Lake Turkana National Parks
Lake Turkana National Parks
Natural Kenya Africa

The most saline of Africa's large lakes, Turkana is an outstanding laboratory for the study of plant and animal communities. The three National Parks serve as a stopover for migrant waterfowl and are major breeding grounds for the Nile crocodile, hippopotamus and a variety of venomous snakes. The Koobi Fora deposits, rich in mammalian, molluscan and other fossil remains, have contributed more to the understanding of palaeo-environments than any other site on the continent.

The area is characterized by a semi-desert habitat. The open plains are flanked by volcanic formations including Mount Sibiloi, the site of the remains of a petrified forest possibly 7 million years old. The Central Island, in the middle of Lake Turkana is a volcanic island (500 ha). The lake shore is mostly rocky or sandy, with little aquatic vegetation.

Grassy plains with yellow spear grass and Commuphera and Acacia species predominate. Scrubby salvadora bush is found on Central Island. The north-eastern shore of the lake is mostly rocky or sandy, with little aquatic vegetation.

Mammals include Burchell's and Grevy's zebras, Grant's gazelle, Beisa oryx, hartebeest, topi, lesser kudu, lion, cheetah and crocodiles. Lake Turkana is an important flyway for north-bound migrants. A total of over 350 species of aquatic and terrestrial bird have been recorded in Lake Turkana. Central Island has a breeding population of African skimmer, which nests in banks.
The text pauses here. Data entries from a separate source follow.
`src/rtl/cdb_arbiter.sv`:
```
// cdb_arbiter: Common Data Bus arbiter.
// Each functional-unit source has a 1-entry result slot. One full slot is
// broadcast per cycle on the CDB. Speculative results are dropped when a
// branch resolves as mispredicted, and are promoted to non-speculative when
// the branch resolves as correctly predicted.
// Optional build macro: CDB_FIXED_PRIO_EN selects fixed priority (lowest
// eligible index wins) instead of round-robin arbitration.
module cdb_arbiter #(
    parameter int NUM_SRC           = 4,
    parameter int BW_PROCESSOR_DATA = 32,
    parameter int BW_TAG            = 3
) (
    input  logic                                 clk,
    input  logic                                 rst_n,
    input  logic [NUM_SRC-1:0]                   i_fu_valid,
    output logic [NUM_SRC-1:0]                   o_fu_ready,
    input  logic [NUM_SRC*BW_TAG-1:0]            i_fu_tag_flatten,
    input  logic [NUM_SRC*BW_PROCESSOR_DATA-1:0] i_fu_data_flatten,
    input  logic [NUM_SRC-1:0]                   i_fu_speculation,
    input  logic                                 i_branch_valid,
    input  logic                                 i_branch_correct_prediction,
    output logic                                 o_cdb_valid,
    output logic [BW_TAG-1:0]                    o_cdb_tag,
    output logic signed [BW_PROCESSOR_DATA-1:0]  o_cdb_wdata,
    output logic [$clog2(NUM_SRC)-1:0]           o_cdb_src
);

    localparam int SRC_W = $clog2(NUM_SRC);

    logic [NUM_SRC-1:0]           slot_full;
    logic [NUM_SRC-1:0]           slot_spec;
    logic [BW_TAG-1:0]            slot_tag  [NUM_SRC];
    logic [BW_PROCESSOR_DATA-1:0] slot_data [NUM_SRC];

    logic                         flush;
    logic                         commit;
    logic [NUM_SRC-1:0]           eligible;
    logic [NUM_SRC-1:0]           granted;
    logic [NUM_SRC-1:0]           accept;
    logic                         grant_valid;
    logic [SRC_W-1:0]             grant_idx;
    logic [SRC_W-1:0]             scan_base;

    assign flush  = i_branch_valid & ~i_branch_correct_prediction;
    assign commit = i_branch_valid &  i_branch_correct_prediction;

    // A speculative slot is invisible to arbitration in the flush cycle itself.
    assign eligible   = slot_full & ~({NUM_SRC{flush}} & slot_spec);
    assign o_fu_ready = ~slot_full | granted;
    assign accept     = i_fu_valid & o_fu_ready;

`ifdef CDB_FIXED_PRIO_EN
    // Fixed priority: scanning always starts at source 0.
    assign scan_base = '0;
`else
    logic [SRC_W-1:0] rr_ptr;

    // Round-robin pointer: next scan starts just past the last granted source.
    always_ff @(posedge clk or negedge rst_n) begin
        if (!rst_n) begin
            rr_ptr <= '0;
        end else if (grant_valid) begin
            // NOTE: sequential state uses non-blocking assignments so every
            // register samples pre-edge values regardless of block ordering.
            if (grant_idx == SRC_W'(NUM_SRC - 1)) rr_ptr <= '0;
            else                                  rr_ptr <= grant_idx + SRC_W'(1);
        end
    end

    assign scan_base = rr_ptr;
`endif

    // Grant: first eligible slot scanning scan_base, scan_base+1, ... (mod NUM_SRC).
    always_comb begin
        int idx;
        // NOTE: every combinational output gets a default first so no path
        // leaves it unassigned, which would infer a latch.
        idx         = 0;
        grant_valid = 1'b0;
        grant_idx   = '0;
        granted     = '0;
        for (int k = 0; k < NUM_SRC; k++) begin
            idx = int'(scan_base) + k;
            if (idx >= NUM_SRC) idx = idx - NUM_SRC;
            if (!grant_valid && eligible[idx]) begin
                grant_valid  = 1'b1;
                grant_idx    = SRC_W'(idx);
                granted[idx] = 1'b1;
            end
        end
    end

    // Broadcast is combinational from the granted slot; zeros when idle.
    always_comb begin
        o_cdb_valid = grant_valid;
        o_cdb_tag   = '0;
        o_cdb_wdata = '0;
        o_cdb_src   = '0;
        if (grant_valid) begin
            o_cdb_tag   = slot_tag[grant_idx];
            o_cdb_wdata = slot_data[grant_idx];
            o_cdb_src   = grant_idx;
        end
    end

    // Slot occupancy and speculation bits: accept, grant, flush and commit.
    always_ff @(posedge clk or negedge rst_n) begin
        if (!rst_n) begin
            slot_full <= '0;
            slot_spec <= '0;
        end else begin
            for (int i = 0; i < NUM_SRC; i++) begin
                if (accept[i]) begin
                    // Tag 0 or a result flushed on arrival completes the
                    // handshake but leaves the slot empty.
                    slot_full[i] <= (i_fu_tag_flatten[i*BW_TAG +: BW_TAG] != '0) &&
                                    !(flush && i_fu_speculation[i]);
                    slot_spec[i] <= i_fu_speculation[i] & ~commit;
                end else begin
                    if (granted[i] || (flush && slot_spec[i])) slot_full[i] <= 1'b0;
                    if (commit) slot_spec[i] <= 1'b0;
                end
            end
        end
    end

    // Slot payload: loaded on accept only.
    // NOTE: tag/data are not reset; they are only observed while slot_full
    // is set, and slot_full itself is reset.
    always_ff @(posedge clk) begin
        for (int i = 0; i < NUM_SRC; i++) begin
            if (accept[i]) begin
                slot_tag[i]  <= i_fu_tag_flatten[i*BW_TAG +: BW_TAG];
                slot_data[i] <= i_fu_data_flatten[i*BW_PROCESSOR_DATA +: BW_PROCESSOR_DATA];
            end
        end
    end

endmodule
```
It is also an important staging post for migrating birds including warblers, wagtails and little stints.

At Koobi Fora to the north of Alia Bay, extensive palaeontological finds have been made, including the evidence of the existence of a relatively intelligent hominid 2 million years ago (reflecting the change in climate from that supporting moist forest grasslands to present-day desert). These human fossils include the remains of Australopithecus robustus , Homo habilis , Homo erectus and Homo sapiens . Other findings include a wide diversity of ancestors of modern animal species. There are over 100 archaeological sites.